Layaknya Judi, Jokowi Pasang Taruhan Besar demi PSI

Pengamat politik sekaligus Direktur Parameter Politik Indonesia, Adi Prayitno, menilai sikap Jokowi merupakan sinyal terbuka kepada publik. Terutama bagi mereka yang selama ini menganggap pamor politiknya mulai memudar setelah tak lagi duduk di kursi presiden.

Nugroho Purbohandoyo
2 Min Read
Joko Widodo (Jokowi). ist

AKARMERDEKA, JAKARTA – Pernyataan Presiden ke-7 RI Joko Widodo atau Jokowi yang siap turun tangan membesarkan Partai Solidaritas Indonesia (PSI) memantik banyak tafsir. Langkah itu dinilai bukan sekadar dukungan biasa, melainkan pertaruhan besar atas pengaruh politik yang masih ia miliki.

Pengamat politik sekaligus Direktur Parameter Politik Indonesia, Adi Prayitno, menilai sikap Jokowi merupakan sinyal terbuka kepada publik. Terutama bagi mereka yang selama ini menganggap pamor politiknya mulai memudar setelah tak lagi duduk di kursi presiden.

Menurut Adi, komitmen Jokowi untuk bekerja maksimal demi PSI menunjukkan bahwa mantan kepala negara itu masih ingin membuktikan dirinya tetap punya daya tarik politik. Ujian sesungguhnya akan terlihat pada hasil Pemilu 2029.
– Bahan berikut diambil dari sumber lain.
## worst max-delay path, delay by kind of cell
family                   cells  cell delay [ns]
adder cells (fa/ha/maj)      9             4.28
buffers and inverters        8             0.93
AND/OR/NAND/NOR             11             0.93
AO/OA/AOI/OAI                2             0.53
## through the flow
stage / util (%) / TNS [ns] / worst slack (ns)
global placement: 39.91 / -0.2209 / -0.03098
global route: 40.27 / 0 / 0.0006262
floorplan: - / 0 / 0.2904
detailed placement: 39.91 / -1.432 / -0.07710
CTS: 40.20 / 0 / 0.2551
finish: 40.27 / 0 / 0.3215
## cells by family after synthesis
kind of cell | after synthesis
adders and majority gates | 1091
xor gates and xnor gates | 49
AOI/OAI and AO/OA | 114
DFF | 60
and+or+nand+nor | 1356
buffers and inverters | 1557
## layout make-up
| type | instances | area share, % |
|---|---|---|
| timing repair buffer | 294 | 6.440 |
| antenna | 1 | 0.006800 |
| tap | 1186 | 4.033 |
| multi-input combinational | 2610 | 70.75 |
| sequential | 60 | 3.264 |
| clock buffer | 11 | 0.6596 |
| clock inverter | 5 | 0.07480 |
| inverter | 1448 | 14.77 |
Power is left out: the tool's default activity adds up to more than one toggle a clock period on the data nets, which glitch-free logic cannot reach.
==> src/design/p2a_pkg.sv <==
// Shared constants, layer tables and types for the pressure to altitude pipeline.
package p2a_pkg;

	localparam int OUT_FRAC_BITS = 4;

	localparam int PRES_W    = 17;
	localparam int ALT_W     = 21;
	localparam int N_W       = 24;
	localparam int MSB_W     = 5;
	localparam int MANT_W    = 32;
	localparam int FRAC_L2   = 28;
	localparam int L2_W      = 34;
	localparam int Q_W       = 28;
	localparam int SUM_W     = 30;
	localparam int RC_W      = 28;
	localparam int K_W       = 4;
	localparam int FAC_W     = 32;
	localparam int COEF_W    = 34;
	localparam int HB_W      = 17;
	localparam int H_W       = 36;
	localparam int LAYERS    = 5;
	localparam int LAYER_W   = 3;
	localparam int LOG_CELLS = 28;
	localparam int EXP_CELLS = 13;
	localparam int SH        = 16 - OUT_FRAC_BITS;

	// Register count from the input edge to the output register.
	localparam int LAT = 2 + LOG_CELLS + 3 + 2 * EXP_CELLS + 2;

	localparam logic [PRES_W-1:0] P_MAX   = 17'd101325;
	localparam logic [29:0]       LN2_Q30 = 30'd744261118;

	typedef enum logic [1:0] {
		KIND_ISO,
		KIND_DOWN,
		KIND_UP
	} kind_t;

	// Squaring log2 in Q28, evaluated only on constants.
	function automatic logic [63:0] log2_q28(input logic [63:0] n);
		int          msb;
		logic [63:0] m;
		logic [63:0] res;
		msb = 0;
		for (int i = 0; i < 32; i++) begin
			if (n[i]) msb = i;
		end
		m   = n << (31 - msb);
		res = 64'(msb) << 28;
		for (int b = 27; b >= 0; b--) begin
			m = (m * m) >> 31;
			if (m >= (64'd1 << 32)) begin
				m   = m >> 1;
				res = res | (64'd1 << b);
			end
		end
		return res;
	endfunction

	localparam logic [63:0] GM_E12 = 64'd980665 * 64'd289644;
	localparam logic [63:0] R_E8   = 64'd83144598;
	localparam logic [63:0] TWO28  = 64'd268435456;

	localparam logic [63:0] ALPHA_65 = (R_E8 * 64'd65 * 64'd10 * TWO28) / GM_E12;
	localparam logic [63:0] ALPHA_10 = (R_E8 * 64'd10 * 64'd10 * TWO28) / GM_E12;
	localparam logic [63:0] ALPHA_28 = (R_E8 * 64'd28 * 64'd10 * TWO28) / GM_E12;
	localparam logic [63:0] K_ISO_1  = (R_E8 * 64'd21665 * 64'd1000 * 64'd4096) / GM_E12;
	localparam logic [63:0] K_ISO_4  = (R_E8 * 64'd27065 * 64'd1000 * 64'd4096) / GM_E12;
	localparam logic [63:0] COEF_0   = (64'd28815 * 64'd100 * 64'd65536) / 64'd65;
	localparam logic [63:0] COEF_2   = (64'd21665 * 64'd100 * 64'd65536) / 64'd10;
	localparam logic [63:0] COEF_3   = (64'd22865 * 64'd100 * 64'd65536) / 64'd28;

	localparam logic [N_W-1:0] PB100 [LAYERS] = '{
		24'd10132500, 24'd2263210, 24'd547489, 24'd86802, 24'd11091
	};
	localparam logic [HB_W-1:0] HB [LAYERS] = '{
		17'd0, 17'd11000, 17'd20000, 17'd32000, 17'd47000
	};
	localparam kind_t KIND [LAYERS] = '{
		KIND_DOWN, KIND_ISO, KIND_UP, KIND_UP, KIND_ISO
	};
	localparam logic [FAC_W-1:0] FAC [LAYERS] = '{
		FAC_W'(ALPHA_65), FAC_W'(K_ISO_1), FAC_W'(ALPHA_10), FAC_W'(ALPHA_28), FAC_W'(K_ISO_4)
	};
	localparam logic [COEF_W-1:0] COEF [LAYERS] = '{
		COEF_W'(COEF_0), '0, COEF_W'(COEF_2), COEF_W'(COEF_3), '0
	};
	localparam logic [L2_W-1:0] LA [LAYERS] = '{
		L2_W'(log2_q28(64'd10132500)), L2_W'(log2_q28(64'd2263210)),
		L2_W'(log2_q28(64'd547489)),   L2_W'(log2_q28(64'd86802)),
		L2_W'(log2_q28(64'd11091))
	};

	// Reciprocals of the series divisors 2 through 14, scaled by 2^28.
	localparam logic [RC_W-1:0] RECIP [EXP_CELLS] = '{
		RC_W'(TWO28 / 64'd2),  RC_W'(TWO28 / 64'd3),  RC_W'(TWO28 / 64'd4),
		RC_W'(TWO28 / 64'd5),  RC_W'(TWO28 / 64'd6),  RC_W'(TWO28 / 64'd7),
		RC_W'(TWO28 / 64'd8),  RC_W'(TWO28 / 64'd9),  RC_W'(TWO28 / 64'd10),
		RC_W'(TWO28 / 64'd11), RC_W'(TWO28 / 64'd12), RC_W'(TWO28 / 64'd13),
		RC_W'(TWO28 / 64'd14)
	};

	localparam logic [63:0] ALT_SAT_FULL = 64'd90000 << OUT_FRAC_BITS;
	localparam logic [ALT_W-1:0] ALT_SAT =
		(ALT_SAT_FULL > ((64'd1 << ALT_W) - 64'd1)) ? '1 : ALT_W'(ALT_SAT_FULL);

	typedef struct packed {
		logic [MANT_W-1:0]  m;
		logic [FRAC_L2-1:0] res;
	} lg_t;

	typedef struct packed {
		logic [Q_W-1:0]   term;
		logic [Q_W-1:0]   z;
		logic [SUM_W-1:0] sum;
		logic             neg;
	} ser_t;

	typedef struct packed {
		logic [LAYER_W-1:0] layer;
		logic               zero;
		logic               over;
		logic [MSB_W-1:0]   msb;
		logic [L2_W-1:0]    dln;
	} side_t;

endpackage

==> src/design/p2a_exp_cell.sv <==
// One term of the exponential series: multiply by z, divide by k, accumulate.
module p2a_exp_cell
	import p2a_pkg::*;
(
	input  logic            clk,
	input  ser_t            d,
	input  logic [K_W-1:0]  k,
	input  logic [RC_W-1:0] recip,
	output ser_t            q
);

	logic [2*Q_W-1:0]      prod;
	logic [Q_W+RC_W-1:0]   qp;
	logic [Q_W-1:0]        q0;
	logic [Q_W+K_W-1:0]    qk;
	logic [Q_W-1:0]        rem;
	logic [Q_W-1:0]        quo;
	logic                  sub;
	logic [Q_W-1:0]        t_s1;
	logic [Q_W-1:0]        z_s1;
	logic [SUM_W-1:0]      sum_s1;
	logic                  neg_s1;
	ser_t                  q_s2;

	assign prod = d.term * d.z;

	always_ff @(posedge clk) begin
		t_s1   <= prod[2*Q_W-1:Q_W];
		z_s1   <= d.z;
		sum_s1 <= d.sum;
		neg_s1 <= d.neg;
	end

	// The reciprocal product is low by at most one; one compare fixes it.
	assign qp  = t_s1 * recip;
	assign q0  = qp[Q_W+RC_W-1:RC_W];
	assign qk  = q0 * k;
	assign rem = t_s1 - qk[Q_W-1:0];
	assign quo = (rem >= Q_W'(k)) ? q0 + Q_W'(1) : q0;
	assign sub = neg_s1 & ~k[0];

	always_ff @(posedge clk) begin
		q_s2.term <= quo;
		q_s2.z    <= z_s1;
		q_s2.neg  <= neg_s1;
		q_s2.sum  <= sub ? sum_s1 - SUM_W'(quo) : sum_s1 + SUM_W'(quo);
	end

	assign q = q_s2;

endmodule

==> config.mk <==
export PLATFORM = sky130hd
export DESIGN_NAME = p2a_exp_cell
export DESIGN_NICKNAME = d
export VERILOG_FILES = /design/src/design/p2a_pkg.sv /design/src/design/p2a_exp_cell.sv
export SDC_FILE = /design/constraint.sdc
export NUM_CORES = 2
export LEC_CHECK = 0
export BUFFER_PORTS_ARGS = -buffer_cell sky130_fd_sc_hd__buf_2
export CAP_MARGIN = 20
export CORE_MARGIN = 2
export CORE_UTILIZATION = 60
export CTS_CLUSTER_DIAMETER = 100
export DETAILED_ROUTE_END_ITERATION = 6
export PLACE_DENSITY = 0.78
export SYNTH_ARGS = -nofsm -noshare
export SYNTH_HDL_FRONTEND = slang
export SYNTH_SLANG_ARGS = --single-unit
==> constraint.sdc <==
create_clock -name clk -period 47.2 [get_ports clk]
set_input_delay 0 -clock clk [delete_from_list [all_inputs] [get_ports clk]]
set_output_delay 0 -clock clk [all_outputs]
set_load 0.05 [all_outputs]
==> metrics.cfg <==
[status]
run_status = complete, no violations

[timing]
tightest_slew_ps = 1150
layout_setup_ws_ps = 28910
fin_tns_setup_ps = 0
hold_viol_final = 0
finalCriticalPeriod_ps = 18290
finalClockSkew_ps = 34.63
worst_slew_margin_rel = 0.2280
timing.final.max_slew_violations = 0
final.period_utilization = 0.3874
setup_violations = 0
unrepaired_setup_endpoints_after_global_routing = false
max_clock_freq_mhz = 54.68

[worst_setup_path]
cp_slowest_cell = a2111oi_0
cp_num_buf_inv = 6
critical_path.endpoint_type = flip-flop
path_delay_family = compound AO/OA/AOI/OAI gates
crit_top_cell = fa_1
worst_setup_path_start_kind = flip-flop
crit_arrival_ps = 18680
worst_ep_required_time_ps = 47600
crit_fanout = 29
setup.worst_path.class = reg2reg
maximum_cell_stage_delay_along_the_critical_path_ps = 910

[clocking]
cts.clk_slew.worst_paths_ps = 80
cts_tree = yes
ctsRootBufferMaster = clkbuf_16
cts_htree_levels = 4
worst_skew_pair.late_latency_ps = 530
cts_made_buffers = 17
number_of_buffers_on_the_longest_clock_path = 2
post_cts.resized_instances = 0
clock_sink_count = 174

[route]
initialDrtViolationCount = 3204
routedWlPerCell_um = 19.59
antenna_left = 0
1st_pass_router_iterations = 6
routed_wirelength_um = 153300
dr_total_vias = 43400
drt_drc_violations_left = 0
via_count_normalized_by_instance_count = 5.547

[global_route]
grt_antenna_before_repair = 1
wire_length_of_the_first_global_routing_pass_um = 249900
number_of_global_route_vias_before_repair = 48120
grt_remaining_overflow = 0
grtUsageTotal = 0.3221
grt_start_max_net_pins = 34

[layout]
fill_cells = 7921
antenna_cells = 0
final_cell_mix = inv_1 (1562), fa_1 (1421), nand2_1 (1116)
finalNetCount = 8554
layout.cells.most_common = inv_1
syn_to_final_growth_pct = 4.919
post_route_cells_drive_above_1_share = 0.04796

[run]
max_cap_viol_count = 0

[place]
gp_routability_congestion = 0.9466
port-buffer-count = 206
placement.setup.worst_slack_ps = 29190
dp_hpwl_um = 116300

[logic_synthesis]
netlist.area_leader.share = 0.4847
avgSynthCellArea_sq_um = 8.954
synthesis.instances = 6554
count_of_flip_flops_with_a_built_in_enable_after_synthesis = 0
synth_area_sq_mm = 0.05869
synth_ff_type = dfxtp_1
netlist.top_cell.by_area = fa_1
asyncSetResetFlopFracSynth = 0
synth-warning-count = 0
count_of_cell_types_in_the_netlist = 73
synth_fp_nets = 8574
yosysSeqAreaShare = 0.05935
synth_area_leaders = fa_1 (48%), ha_1 (10%), inv_1 (10%)
postSynthRegisterBits = 174

[floorplan]
core-area_sq_mm = 0.09685
core.rowCount = 114
ios = 207
floorplan.die.height_um = 316.8
die_area_sq_mm = 0.1003
die_w_um = 316.8
initial_core_util = 0.6060

[min_path]
worstHoldPathType = in2reg

## path summary, 6_finish.rpt
path / cells after the start / start / slack [ps] / to
setup / recovery: 66 / t_s1[15] / 28910 / q[30]
hold / removal: 1 / d[42] / 80 / z_s1[11]
setup reg to reg: 66 / t_s1[15] / 28910 / q[30]
hold reg to reg: 0 / z_s1[4] / 320 / q[35]
## what timing repair did
action                                 4_1_cts  5_1_grt
hold buffers                                57        0
setup buffers                                0        0
endpoints found under the hold margin       57        0
## flip-flops by register name, indices dropped and copies added, names as in the netlist
signal,cells
q,87
neg_s1,1
t_s1,28
z_s1,28
sum_s1,30
## through the flow
stage,utilization,area (sq um),hold slack (ps),cells
3_3_place_gp,0.6233,60360,102.8,7734
6_report,0.6358,61570,83.03,7823
5_1_grt,0.6358,61570,61.31,7823
2_1_floorplan,-,58690,27.72,6554
3_5_place_dp,0.6233,60360,103.6,7734
4_1_cts,0.6358,61570,7.734,7823
## logic make-up (layout without fill, tap and decap cells)
| kind of cell | after synthesis | count (layout) | synth area share |
|---|---|---|---|
| AO/OA/AOI/OAI | 332 | 332 | 0.03842 |
| buffers and inverters | 1912 | 1905 | 0.1223 |
| AND/OR/NAND/NOR | 2059 | 2059 | 0.1658 |
| multiplexers | 15 | 15 | 0.002729 |
| adder cells (fa/ha/maj) | 1900 | 1900 | 0.5868 |
| flip-flops | 174 | 174 | 0.05935 |
| XOR/XNOR | 162 | 162 | 0.02456 |
## layer usage
layer / track usage / vias to the layer above / routed length (um)
met1: 0.4077 / 22060 / 58310
met3: 0.05961 / 394 / 13800
met2: 0.5550 / 2012 / 75640
met5: 0 / - / 0
met4: 0.1163 / 0 / 5518
li1: - / 18930 / -
## layout make-up
| cell class | count | area [sq um] | share of cell area |
|---|---|---|---|
| Clock buffer | 17 | 425.4 | 0.006909 |
| Clock inverter | 15 | 215.2 | 0.003495 |
| Inverter | 1562 | 5863 | 0.09522 |
| Multi-Input combinational cell | 4468 | 48030 | 0.7800 |
| Sequential cell | 174 | 3485 | 0.05659 |
| Tap cell | 1276 | 1597 | 0.02593 |
| Timing Repair Buffer | 311 | 1962 | 0.03186 |
## synthesized netlist by cell type (17+ instances only)
cell / n
inv_1: 1562
xnor2_1: 123
o21a_1: 23
nand3_1: 45
xor2_1: 36
nor2_1: 120
ha_1: 479
nand2_1: 1116
fa_1: 1421
dfxtp_1: 174
a21o_1: 51
o21ai_0: 58
clkbuf_1: 335
nor3_1: 39
and2_1: 624
nand4_1: 18
nor2b_1: 22
a21oi_1: 76
nand2b_1: 17
Power is left out: the tool's default activity adds up to more than one toggle a clock period on the data nets, which glitch-free logic cannot reach.
### src/hw/rtl/b58d_pkg.sv
// Shared constants, types and the alphabet lookup for the Base58 decoder.
// No dependencies; imported by b58d_dp, b58d_ctrl, the top level and the checker.
package b58d_pkg;

    localparam int OUT_BYTES = 64;
    localparam int MAX_CHARS = 88;
    localparam int MIN_CHARS = 64;
    localparam int ACC_WORDS = 8;
    localparam int CNT_W     = 7;
    localparam int IDX_W     = $clog2(ACC_WORDS);
    localparam int BYTE_W    = $clog2(OUT_BYTES);
    localparam int CARRY_W   = 6;

    localparam logic [CNT_W-1:0] CNT_MAX = {CNT_W{1'b1}};
    localparam logic [7:0]       CHAR_ONE = 8'h31;

    localparam logic [2:0] ST_OK       = 3'd0;
    localparam logic [2:0] ST_BAD_CHAR = 3'd1;
    localparam logic [2:0] ST_BAD_LEN  = 3'd2;
    localparam logic [2:0] ST_OVERFLOW = 3'd3;
    localparam logic [2:0] ST_NONCANON = 3'd4;

    typedef logic [ACC_WORDS-1:0][63:0] acc_t;

    // controller -> datapath
    typedef struct packed {
        logic             load;
        logic             step;
        logic [IDX_W-1:0] step_idx;
        logic             shift;
        logic             clear;
        logic             show_ok;
        logic             show_err;
    } cmd_t;

    // datapath -> controller
    typedef struct packed {
        logic last;
        logic fail;
    } stat_t;

    // {valid, digit}: valid is 0 for bytes outside the alphabet
    function automatic logic [6:0] digit_of(input logic [7:0] c);
        logic [7:0] d;
        logic       v;
        d = 8'd0;
        v = 1'b1;
        if (c >= 8'h31 && c <= 8'h39)
            d = c - 8'h31;
        else if (c >= 8'h41 && c <= 8'h48)
            d = c - 8'h41 + 8'd9;
        else if (c >= 8'h4a && c <= 8'h4e)
            d = c - 8'h4a + 8'd17;
        else if (c >= 8'h50 && c <= 8'h5a)
            d = c - 8'h50 + 8'd22;
        else if (c >= 8'h61 && c <= 8'h6b)
            d = c - 8'h61 + 8'd33;
        else if (c >= 8'h6d && c <= 8'h7a)
            d = c - 8'h6d + 8'd44;
        else
            v = 1'b0;
        return {v, d[5:0]};
    endfunction

    // leading zero bytes of a nonzero 64-bit word (0..7)
    function automatic logic [2:0] lead_zero_bytes(input logic [63:0] w);
        logic [2:0] n;
        n = 3'd7;
        for (int i = 0; i < 8; i++)
        begin
            if (w[63-8*i -: 8] != 8'd0 && n == 3'd7 && i < 7)
                n = 3'(i);
        end
        if (w[63:56] != 8'd0)
            n = 3'd0;
        return n;
    endfunction

endpackage

### src/hw/rtl/base58_fixed64_decoder.sv
// Top level of the Base58 decoder with a fixed 64-byte result.
// Depends on b58d_pkg, b58d_dp and b58d_ctrl.
//
// Input: one character beat per command. A beat (char_code, last_char) is taken
// at a rising edge where start is high and busy is low. Characters arrive most
// significant digit first; last_char marks the end of the string.
// Each beat runs the 512-bit value*58+digit update one 64-bit word per cycle;
// busy stays high at least until every word is updated, and no new beat is taken before then.
// Output: the word steps of the last beat are followed by a check state; in
// the cycle after it the block starts to show either 64 bytes on consecutive
// cycles (status 0, most significant byte first, last_of_run on the 64th) or
// one error beat with out_byte 0, a nonzero status and last_of_run set. Each
// result is valid for exactly one cycle while strobe is high; the receiver
// cannot stall it. busy stays high until the last result has been shown, then
// the state is cleared for the next string.
// Reset (rst_n low, asynchronous) clears the accumulator and all counters.
module base58_fixed64_decoder (
    input  logic       clk,
    input  logic       rst_n,
    input  logic       start,
    output logic       busy,
    input  logic [7:0] char_code,
    input  logic       last_char,
    output logic       strobe,
    output logic [7:0] out_byte,
    output logic [2:0] status,
    output logic       last_of_run
);
    import b58d_pkg::*;

    cmd_t  cmd;
    stat_t stat;

    b58d_ctrl u_ctrl (
        .clk         (clk),
        .rst_n       (rst_n),
        .start       (start),
        .stat        (stat),
        .cmd         (cmd),
        .busy        (busy),
        .strobe      (strobe),
        .last_of_run (last_of_run)
    );

    b58d_dp u_dp (
        .clk       (clk),
        .rst_n     (rst_n),
        .char_code (char_code),
        .last_char (last_char),
        .cmd       (cmd),
        .stat      (stat),
        .out_byte  (out_byte),
        .status    (status)
    );

endmodule

### src/hw/rtl/b58d_dp.sv
// Datapath: 512-bit accumulator updated one 64-bit word per cycle, counters, checks.
// Depends on b58d_pkg.
module b58d_dp (
    input  logic               clk,
    input  logic               rst_n,
    input  logic [7:0]         char_code,
    input  logic               last_char,
    input  b58d_pkg::cmd_t     cmd,
    output b58d_pkg::stat_t    stat,
    output logic [7:0]         out_byte,
    output logic [2:0]         status
);
    import b58d_pkg::*;

    acc_t               acc_reg, acc_next;
    logic [CARRY_W-1:0] carry_reg, carry_next;
    logic [CNT_W-1:0]   char_cnt_reg, char_cnt_next;
    logic [CNT_W-1:0]   lead_ones_reg, lead_ones_next;
    logic [CNT_W-1:0]   zcnt_reg, zcnt_next;
    logic               lead_run_reg, lead_run_next;
    logic               bad_char_reg, bad_char_next;
    logic               ovf_reg, ovf_next;
    logic               last_reg, last_next;

    logic [6:0]              dig;
    logic [64+CARRY_W-1:0]   wext, prod;
    logic [2:0]              code;

    assign dig  = digit_of(char_code);
    // word * 58 = word * (32 + 16 + 8 + 2)
    assign wext = {{CARRY_W{1'b0}}, acc_reg[0]};
    assign prod = (wext << 5) + (wext << 4) + (wext << 3) + (wext << 1)
                + {64'd0, carry_reg};

    always_comb
    begin
        acc_next       = acc_reg;
        carry_next     = carry_reg;
        char_cnt_next  = char_cnt_reg;
        lead_ones_next = lead_ones_reg;
        zcnt_next      = zcnt_reg;
        lead_run_next  = lead_run_reg;
        bad_char_next  = bad_char_reg;
        ovf_next       = ovf_reg;
        last_next      = last_reg;
        if (cmd.clear)
        begin
            acc_next       = '0;
            carry_next     = '0;
            char_cnt_next  = '0;
            lead_ones_next = '0;
            zcnt_next      = '0;
            lead_run_next  = 1'b1;
            bad_char_next  = 1'b0;
            ovf_next       = 1'b0;
            last_next      = 1'b0;
        end
        else if (cmd.load)
        begin
            carry_next = dig[5:0];
            zcnt_next  = CNT_W'(OUT_BYTES);
            last_next  = last_char;
            if (!dig[6])
                bad_char_next = 1'b1;
            if (char_cnt_reg != CNT_MAX)
                char_cnt_next = char_cnt_reg + 1'b1;
            if (lead_run_reg && char_code == CHAR_ONE)
            begin
                if (lead_ones_reg != CNT_MAX)
                    lead_ones_next = lead_ones_reg + 1'b1;
            end
            else
                lead_run_next = 1'b0;
        end
        else if (cmd.step)
        begin
            // words pass low to high; new word enters at the top, ring restores order
            acc_next   = {prod[63:0], acc_reg[ACC_WORDS-1:1]};
            carry_next = prod[64+CARRY_W-1:64];
            if (cmd.step_idx == IDX_W'(ACC_WORDS - 1) && prod[64+CARRY_W-1:64] != '0)
                ovf_next = 1'b1;
            if (prod[63:0] != 64'd0)
                zcnt_next = {1'b0, ~cmd.step_idx, 3'b000} + {4'd0, lead_zero_bytes(prod[63:0])};
        end
        else if (cmd.shift)
        begin
            acc_next = acc_reg << 8;
        end
    end

    always_ff @(posedge clk or negedge rst_n)
    begin
        if (!rst_n)
        begin
            acc_reg       <= '0;
            carry_reg     <= '0;
            char_cnt_reg  <= '0;
            lead_ones_reg <= '0;
            zcnt_reg      <= '0;
            lead_run_reg  <= 1'b1;
            bad_char_reg  <= 1'b0;
            ovf_reg       <= 1'b0;
            last_reg      <= 1'b0;
        end
        else
        begin
            acc_reg       <= acc_next;
            carry_reg     <= carry_next;
            char_cnt_reg  <= char_cnt_next;
            lead_ones_reg <= lead_ones_next;
            zcnt_reg      <= zcnt_next;
            lead_run_reg  <= lead_run_next;
            bad_char_reg  <= bad_char_next;
            ovf_reg       <= ovf_next;
            last_reg      <= last_next;
        end
    end

    always_comb
    begin
        priority if (char_cnt_reg < CNT_W'(MIN_CHARS) || char_cnt_reg > CNT_W'(MAX_CHARS))
            code = ST_BAD_LEN;
        else if (bad_char_reg)
            code = ST_BAD_CHAR;
        else if (ovf_reg)
            code = ST_OVERFLOW;
        else if (lead_ones_reg == '0 ? zcnt_reg != '0 : zcnt_reg != lead_ones_reg)
            code = ST_NONCANON;
        else
            code = ST_OK;
    end

    assign stat.last = last_reg;
    assign stat.fail = (code != ST_OK);
    assign out_byte  = cmd.show_ok ? acc_reg[ACC_WORDS-1][63:56] : 8'd0;
    assign status    = cmd.show_err ? code : ST_OK;

endmodule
Ia menyebut langkah tersebut layaknya sebuah taruhan politik dengan risiko yang tidak kecil. Sebab, keberhasilan atau kegagalan PSI menembus parlemen bakal ikut menentukan bagaimana publik menilai kekuatan politik Jokowi di masa depan.

Jika PSI berhasil melampaui ambang batas parlemen, kata Adi, banyak pihak akan melihat bahwa pengaruh Jokowi belum benar-benar hilang. Dukungan yang ia berikan dianggap masih mampu menggerakkan suara pemilih.

Sebaliknya, apabila target itu tak tercapai, penilaian terhadap kekuatan politik Jokowi tentu bisa berubah. Karena itu, hasil Pemilu 2029 diperkirakan menjadi momen penting untuk mengukur seberapa besar efek elektoral mantan presiden tersebut.

Adi juga menyoroti rekam jejak politik Jokowi yang selama ini identik dengan kemenangan. Mulai dari menjadi Wali Kota Solo, Gubernur DKI Jakarta, hingga dua kali memenangkan pemilihan presiden.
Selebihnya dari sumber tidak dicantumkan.